PROVIDED RECORDS ▸
Content starts
--- src/rtl/cfu_pim_mac_pkg.sv ---
// Shared opcode and FSM encodings plus default sizing for the PIM multiply-accumulate CFU.
package cfu_pim_pkg;

  localparam int DWIDTH_DEF = 32;
  localparam int PWIDTH_DEF = 32;
  localparam int AWIDTH_DEF = 4;
  localparam int ABITS_DEF  = 8;

  typedef enum logic [2:0] {
    OP_WRITE  = 3'd0,
    OP_READ   = 3'd1,
    OP_LDACT  = 3'd2,
    OP_MAC    = 3'd3,
    OP_CLRACT = 3'd4
  } opcode_e;

  typedef enum logic [1:0] {
    S_IDLE,
    S_COMPUTE,
    S_RESP
  } state_e;

endpackage

--- src/rtl/cfu_pim_mac_if.sv ---
// CFU command/response bus; the master drives commands, the slave returns responses.
interface cfu_pim_mac_if
  import cfu_pim_pkg::*;
#(
  parameter int DWIDTH = DWIDTH_DEF
) ();

  logic              cmd_valid;
  logic              cmd_ready;
  logic [9:0]        cmd_payload_function_id;
  logic [31:0]       cmd_payload_inputs_0;
  logic [31:0]       cmd_payload_inputs_1;
  logic              rsp_valid;
  logic              rsp_ready;
  logic [DWIDTH-1:0] rsp_payload_outputs_0;
  logic              rsp_payload_response_ok;

  modport master (
    output cmd_valid, cmd_payload_function_id, cmd_payload_inputs_0,
           cmd_payload_inputs_1, rsp_ready,
    input  cmd_ready, rsp_valid, rsp_payload_outputs_0, rsp_payload_response_ok
  );

  modport slave (
    input  cmd_valid, cmd_payload_function_id, cmd_payload_inputs_0,
           cmd_payload_inputs_1, rsp_ready,
    output cmd_ready, rsp_valid, rsp_payload_outputs_0, rsp_payload_response_ok
  );

endinterface

--- src/rtl/cfu_pim_mac_col_adder.sv ---
// Column popcounts of the word-line-selected rows, weighted by column position into one partial sum.
module pim_col_adder #(
  parameter int PWIDTH = 32,
  parameter int DEPTH  = 16,
  parameter int DWIDTH = 32
) (
  input  logic [DEPTH-1:0]  rwl,
  input  logic [PWIDTH-1:0] mem [DEPTH],
  output logic [DWIDTH-1:0] p
);

  localparam int CW = $clog2(DEPTH) + 1;

  logic [CW-1:0] adc [PWIDTH];

  always_comb begin
    p = '0;
    for (int unsigned i = 0; i < PWIDTH; i++) begin
      adc[i] = '0;
      for (int unsigned j = 0; j < DEPTH; j++) begin
        adc[i] = adc[i] + CW'(rwl[j] & mem[j][i]);
      end
      p = p + (DWIDTH'(adc[i]) << i);
    end
  end

endmodule

--- src/rtl/cfu_pim_mac.sv ---
// Processing-in-memory MAC CFU: row memory plus per-row activations, dot product computed bit-serially over activation bits.
module cfu_pim_mac
  import cfu_pim_pkg::*;
#(
  parameter int DWIDTH = DWIDTH_DEF,
  parameter int PWIDTH = PWIDTH_DEF,
  parameter int AWIDTH = AWIDTH_DEF,
  parameter int ABITS  = ABITS_DEF
) (
  input  logic         clk,
  input  logic         reset,
  cfu_pim_mac_if.slave bus
);

  localparam int DEPTH = 2 ** AWIDTH;
  localparam int KW    = (ABITS > 1) ? $clog2(ABITS) : 1;

  state_e state, state_nxt;

  logic [2:0]        op;
  logic [AWIDTH-1:0] row;
  logic              cmd_fire;
  logic              last_step;

  // mem is deliberately outside the reset domain so its contents survive reset
  logic [PWIDTH-1:0] mem [DEPTH] = '{default: '0};
  logic [ABITS-1:0]  act [DEPTH];

  logic [DEPTH-1:0]  rwl;
  logic [DWIDTH-1:0] p;
  logic [DWIDTH-1:0] acc;
  logic [DWIDTH-1:0] acc_nxt;
  logic [DWIDTH-1:0] out_q;
  logic              ok_q;
  logic [KW-1:0]     k;

  logic unused_bits;
  assign unused_bits = ^{bus.cmd_payload_function_id[9:3], bus.cmd_payload_inputs_1[31:AWIDTH]};

  assign op        = bus.cmd_payload_function_id[2:0];
  assign row       = bus.cmd_payload_inputs_1[AWIDTH-1:0];
  assign cmd_fire  = bus.cmd_valid && bus.cmd_ready;
  assign last_step = (k == KW'(ABITS - 1));
  assign acc_nxt   = acc + (p << k);

  assign bus.cmd_ready               = reset && (state == S_IDLE);
  assign bus.rsp_valid               = (state == S_RESP);
  assign bus.rsp_payload_outputs_0   = out_q;
  assign bus.rsp_payload_response_ok = ok_q;

  always_comb begin
    rwl = '0;
    for (int unsigned j = 0; j < DEPTH; j++) begin
      rwl[j] = act[j][k];
    end
  end

  pim_col_adder #(
    .PWIDTH(PWIDTH),
    .DEPTH (DEPTH),
    .DWIDTH(DWIDTH)
  ) u_col_adder (
    .rwl(rwl),
    .mem(mem),
    .p  (p)
  );

  always_ff @(posedge clk or negedge reset) begin
    if (!reset) state <= S_IDLE;
    else        state <= state_nxt;
  end

  always_comb begin
    state_nxt = state;
    case (state)
      S_IDLE:    if (cmd_fire) state_nxt = (op == OP_MAC) ? S_COMPUTE : S_RESP;
      S_COMPUTE: if (last_step) state_nxt = S_RESP;
      S_RESP:    if (bus.rsp_ready) state_nxt = S_IDLE;
      default:   state_nxt = S_IDLE;
    endcase
  end

  always_ff @(posedge clk) begin
    if (cmd_fire && op == OP_WRITE) mem[row] <= bus.cmd_payload_inputs_0[PWIDTH-1:0];
  end

  always_ff @(posedge clk or negedge reset) begin
    if (!reset) begin
      acc   <= '0;
      k     <= '0;
      out_q <= '0;
      ok_q  <= 1'b1;
      for (int unsigned j = 0; j < DEPTH; j++) act[j] <= '0;
    end else begin
      if (cmd_fire) begin
        ok_q  <= 1'b1;
        out_q <= '0;
        case (op)
          OP_WRITE:  out_q <= DWIDTH'(bus.cmd_payload_inputs_0[PWIDTH-1:0]);
          OP_READ:   out_q <= DWIDTH'(mem[row]);
          OP_LDACT:  act[row] <= bus.cmd_payload_inputs_0[ABITS-1:0];
          OP_MAC: begin
            acc <= '0;
            k   <= '0;
          end
          OP_CLRACT: for (int unsigned j = 0; j < DEPTH; j++) act[j] <= '0;
          default:   ok_q <= 1'b0;
        endcase
      end else if (state == S_COMPUTE) begin
        // final step bypasses acc so the full sum lands in out_q on the same edge
        acc <= acc_nxt;
        k   <= k + 1'b1;
        if (last_step) out_q <= acc_nxt;
      end
    end
  end

endmodule

--- src/flat_wrapper.sv ---
// flat-port wrapper written by rule: the top's interface ports become plain ports
module cfu_pim_mac_flat import cfu_pim_pkg::*;
#(
  parameter int DWIDTH = DWIDTH_DEF,
  parameter int PWIDTH = PWIDTH_DEF,
  parameter int AWIDTH = AWIDTH_DEF,
  parameter int ABITS  = ABITS_DEF
)
  (clk, reset, bus_cmd_valid, bus_cmd_payload_function_id, bus_cmd_payload_inputs_0, bus_cmd_payload_inputs_1, bus_rsp_ready, bus_cmd_ready, bus_rsp_valid, bus_rsp_payload_outputs_0, bus_rsp_payload_response_ok);
  cfu_pim_mac_if #(.DWIDTH(DWIDTH)) bus_i ();
  input  logic clk;
  input  logic reset;
  input wire logic [$bits(bus_i.cmd_valid)-1:0] bus_cmd_valid;
  input wire logic [$bits(bus_i.cmd_payload_function_id)-1:0] bus_cmd_payload_function_id;
  input wire logic [$bits(bus_i.cmd_payload_inputs_0)-1:0] bus_cmd_payload_inputs_0;
  input wire logic [$bits(bus_i.cmd_payload_inputs_1)-1:0] bus_cmd_payload_inputs_1;
  input wire logic [$bits(bus_i.rsp_ready)-1:0] bus_rsp_ready;
  output wire logic [$bits(bus_i.cmd_ready)-1:0] bus_cmd_ready;
  output wire logic [$bits(bus_i.rsp_valid)-1:0] bus_rsp_valid;
  output wire logic [$bits(bus_i.rsp_payload_outputs_0)-1:0] bus_rsp_payload_outputs_0;
  output wire logic [$bits(bus_i.rsp_payload_response_ok)-1:0] bus_rsp_payload_response_ok;
  assign bus_i.cmd_valid = bus_cmd_valid;
  assign bus_i.cmd_payload_function_id = bus_cmd_payload_function_id;
  assign bus_i.cmd_payload_inputs_0 = bus_cmd_payload_inputs_0;
  assign bus_i.cmd_payload_inputs_1 = bus_cmd_payload_inputs_1;
  assign bus_i.rsp_ready = bus_rsp_ready;
  assign bus_cmd_ready = bus_i.cmd_ready;
  assign bus_rsp_valid = bus_i.rsp_valid;
  assign bus_rsp_payload_outputs_0 = bus_i.rsp_payload_outputs_0;
  assign bus_rsp_payload_response_ok = bus_i.rsp_payload_response_ok;
  cfu_pim_mac #(.DWIDTH(DWIDTH), .PWIDTH(PWIDTH), .AWIDTH(AWIDTH), .ABITS(ABITS)) u_core (.clk(clk), .reset(reset), .bus(bus_i));
endmodule
--- config.mk ---
export PLATFORM = sky130hd
export DESIGN_NAME = cfu_pim_mac_flat
export DESIGN_NICKNAME = d
export VERILOG_FILES = /design/src/rtl/cfu_pim_mac_pkg.sv /design/src/rtl/cfu_pim_mac_if.sv /design/src/rtl/cfu_pim_mac_col_adder.sv /design/src/rtl/cfu_pim_mac.sv /design/src/flat_wrapper.sv
export SDC_FILE = /design/constraint.sdc
export NUM_CORES = 2
export LEC_CHECK = 0
export BUFFER_PORTS_ARGS = -buffer_cell sky130_fd_sc_hd__clkbuf_2
export CORE_ASPECT_RATIO = 1.75
export CORE_MARGIN = 3
export CORE_UTILIZATION = 35
export DETAILED_ROUTE_END_ITERATION = 6
export GPL_ROUTABILITY_DRIVEN = 1
export SLEW_MARGIN = 10
export SYNTH_ARGS = -nofsm -noshare
export SYNTH_HDL_FRONTEND = slang
export SYNTH_SLANG_ARGS = --single-unit
--- constraint.sdc ---
create_clock -name clk -period 25.5 [get_ports clk]
set_input_delay 2.55 -clock clk [delete_from_list [all_inputs] [get_ports clk]]
set_output_delay 2.55 -clock clk [all_outputs]
set_load 0.02 [all_outputs]
==> summary.md <==
| Metric | Value |
|---|---|
| Max_slew headroom | `23.4%` |
| Initial antenna violation count | `19` |
| Worst Hold Margin | `between 0.4 and 0.5 ns` |
| DP Wirelength | `96.7 mm` |
| Critical path's slowest cell | `dfrtp_4` |
| Worst flop-to-flop path startpoint | `u_core.k[0]$_DFFE_PN0P_` |
| Post-CTS Setup Inserts | `0` |
| Wire length per cell | `about 25 um` |
| Overall routing resource usage | `around a fifth` |
| CP Class | `register to register` |
| Seq/Total Area, Yosys | `~43%` |
| Nets | `4679` |
| Tmin final | `between 10 and 15 ns` |
| Die extent in x | `about 280 um` |
| Dpl cells | `5722` |
| Mapped Nets | `around 4600` |
| Worst-case reg-to-reg path depth | `between 40 and 50` |
| Max Slew Vio Count | `0` |
| CP Capture Type | `register` |
| Number of global-route vias before repair | `approximately 33000` |
| CP dominant cell by count | `fa_1` |
| First-pass GRT wire length | `approximately 220 mm` |
| Fmax | `0.0742 GHz` |
| Total gr overflow | `0` |
| Area growth syn-to-layout | `11.0%` |
| Initial Utilization | `about a third` |
| Hold Buf Count CTS | `0` |
| FFs w/ async S/R, synth | `between 20 and 30%` |
| CTS H-tree depth | `3` |
| Worst EP arrival | `roughly 14 ns` |
| Setup Skew | `0.0326 ns` |
| Crit path depth | `between 40 and 50` |
| I/O Pins | `approximately 110` |
| Largest stage delay, worst path | `around 0.90 ns` |
| Status | `finished clean` |
| DIE HEIGHT | `494 um` |
| Critical Path Start Type | `register` |
| #FFs+latches synth | `slightly above 700` |
| Final std cells w/o fill | `approximately 5900` |
| Reg-to-reg slack, setup | `12.02 ns` |
| Resize count post-CTS | `0` |
| Setup WS post-layout | `between 10 and 15 ns` |
| DRC violations left | `0` |
| R2R Path End | `u_core.bus.rsp_payload_outputs_0[29]$_DFFE_PN0P_` |
| Fin. Hold Viols | `0` |
| DR vias | `approximately 31000` |
| Crit path max-delay family | `adder cells` |
| EDFF count, synth | `a little over 500` |
| # rows | `roughly 180` |
| First-pass detailed-route iteration total | `7` |
| Clk_lat worst skew | `just under 0.7 ns` |
| Setup WS pre-CTS | `around 12 ns` |
| CP Launch Point | `u_core.k[0]$_DFFE_PN0P_` |
| Total CTS buffers | `69` |
| Setup TNS | `0 ns` |
| Post-Syn Area per Cell | `between 10 and 15 um2` |
| Crit path to | `u_core.bus.rsp_payload_outputs_0[29]$_DFFE_PN0P_` |
| Syn Inst Count | `between 3000 and 4000` |
| TritonCTS clock tree | `done` |
| Core ar. | `135000 um2` |
| Count of different cell masters after synthesis | `between 60 and 70` |
| Placer Congestion | `approximately 0.88` |
| Antenna-violating nets left | `0` |
| Most used flip-flop cell after synthesis | `edfxtp_1` |
| Port bufs | `77` |
| Worst slew pin tran | `between 1 and 1.5 ns` |
| Post-DR vias/cell | `~5.4` |
| Layout cells sized above 1 | `roughly an eighth` |
| Root buffer cell | `clkbuf_16` |
| DRT Wirelength | `between 100 and 150 mm` |
| First DRT Iteration DRCs | `roughly 2500` |
| WP data required | `26.06 ns` |
| Largest net degree at the start of global routing | `77` |
| Final setup violating endpoints | `0` |
| Max-cap viol count | `0` |
| Hold Crit Class | `register to register` |
| Worst-path clk slew | `approximately 0.07 ns` |
| Clock buffer depth | `3` |
| RSZ-0062 raised after global routing | `no` |
| # clock sinks | `between 700 and 800` |
| Synth Warn # | `0` |
| Critical-path maximum fanout | `between 40 and 50` |
| Final period util | `52.9%` |
| Post-Syn Area | `around 48000 um2` |
| DIE AREA | `140000 um2` |
| Bufs and invs on worst path | `6` |
routing by layer:
metal | wire (um) | global-route usage (%)
met1 | 52400 | 23.6
met2 | 77300 | 38.5
met3 | 9930 | 3.73
met4 | 9500 | 12.3
met5 | 68 | 0
through the flow:
stage	area [um2]	util (%)
6_report	52800	39.2
4_1_cts	52700	39.1
3_3_place_gp	50300	37.4
2_1_floorplan	47500	-
5_1_grt	52700	39.1
3_5_place_dp	50300	37.4
how the worst min path moves through the flow:
stage	from	cells past startpoint	end	slack [ns]
6_report	u_core.act[53]$_DFFE_PN0P_	2	u_core.act[53]$_DFFE_PN0P_	0.48
5_1_grt	u_core.act[21]$_DFFE_PN0P_	2	u_core.act[21]$_DFFE_PN0P_	0.50
4_1_cts	u_core.act[98]$_DFFE_PN0P_	2	u_core.act[98]$_DFFE_PN0P_	0.48
3_5_place_dp	u_core.act[98]$_DFFE_PN0P_	2	u_core.act[98]$_DFFE_PN0P_	0.47
3_3_place_gp	u_core.act[14]$_DFFE_PN0P_	2	u_core.act[14]$_DFFE_PN0P_	0.46
2_1_floorplan	u_core.act[102]$_DFFE_PN0P_	2	u_core.act[102]$_DFFE_PN0P_	0.44
cells in the final DEF, fill, tap and decap left out, drive strengths merged, types with 24 or more instances in the layout:
cell type    n
nand2      567
inv        538
edfxtp     512
fa         393
ha         215
o21ai      208
dfrtp      197
and2       196
mux4       178
clkbuf     165
a21oi      105
nor2       104
xnor2       95
a21o        74
mux2i       68
buf         61
nor2b       46
xor2        42
a22o        32
a31oi       27
and3        24
layout make-up:
class | count | area, um2
Timing Repair Buffer | 137 | 865
Antenna cell | 11 | 27.5
Multi-Input combinational cell | 2542 | 24900
Clock inverter | 36 | 495
Sequential cell | 710 | 20300
Inverter | 533 | 2000
Tap cell | 1800 | 2250
Fill cell | 12800 | 82000
Clock buffer | 89 | 1890
kinds of logic after synthesis:
kind of cell	synth area share, %
multiplexers	10.2
adder cells (fa/ha/maj)	22.2
buffers and inverters	5.55
AO/OA/AOI/OAI	7.15
flip-flops	42.8
AND/OR/NAND/NOR	9.48
XOR/XNOR	2.67
sequential cells by signal, indices dropped and copies added (netlist names):
| register | cells |
|---|---|
| u_core.act | 128 |
| u_core.bus.rsp_payload_response_ok | 1 |
| u_core.bus.rsp_payload_outputs_0 | 32 |
| u_core.acc | 32 |
| u_core.state | 2 |
| u_core.mem | 512 |
| u_core.k | 3 |
worst register-to-register path, delay by kind of cell (launching register included):
family | cells | cell delay [ns]
AOI/OAI and AO/OA | 16 | 3.92
xor gates and xnor gates | 3 | 0.45
adders and majority gates | 12 | 5.26
buffers and inverters | 6 | 1.54
DFF | 1 | 0.90
muxes | 2 | 0.70
and+or+nand+nor | 5 | 0.60
cells in the mapped netlist, drive strengths merged (11+ instances only):
cell    number  area share [%]
nand3       14            0.15
a21oi      105             1.1
fa         393              17
o21bai      11            0.17
a22oi       14            0.22
nor2       104            0.82
xnor2       95             1.8
a221oi      11            0.31
mux4       178             8.4
and2       196             2.6
a31oi       27            0.36
nor3        14            0.15
buf         35            0.38
a22o        32            0.59
a21o        74             1.2
mux2        13            0.32
ha         215             5.7
mux2i       68             1.4
edfxtp     512              32
dfrtp      197              10
nor2b       46            0.61
nand2      567             4.5
o21ai      208             2.2
inv        532             4.2
and3        24            0.32
clkbuf     122            0.96
xor2        42            0.77
Power is left out: the tool's default activity adds up to more than one toggle a clock period on the data nets, which glitch-free logic cannot reach.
Content ends
ACTIVITY ▸ Up to and including the line that contains "OP_CLRACT = 3'd4", restate word for word every line of the entries, starting from the first.

FINISHED TASK ▸
--- src/rtl/cfu_pim_mac_pkg.sv ---
// Shared opcode and FSM encodings plus default sizing for the PIM multiply-accumulate CFU.
package cfu_pim_pkg;

  localparam int DWIDTH_DEF = 32;
  localparam int PWIDTH_DEF = 32;
  localparam int AWIDTH_DEF = 4;
  localparam int ABITS_DEF  = 8;

  typedef enum logic [2:0] {
    OP_WRITE  = 3'd0,
    OP_READ   = 3'd1,
    OP_LDACT  = 3'd2,
    OP_MAC    = 3'd3,
    OP_CLRACT = 3'd4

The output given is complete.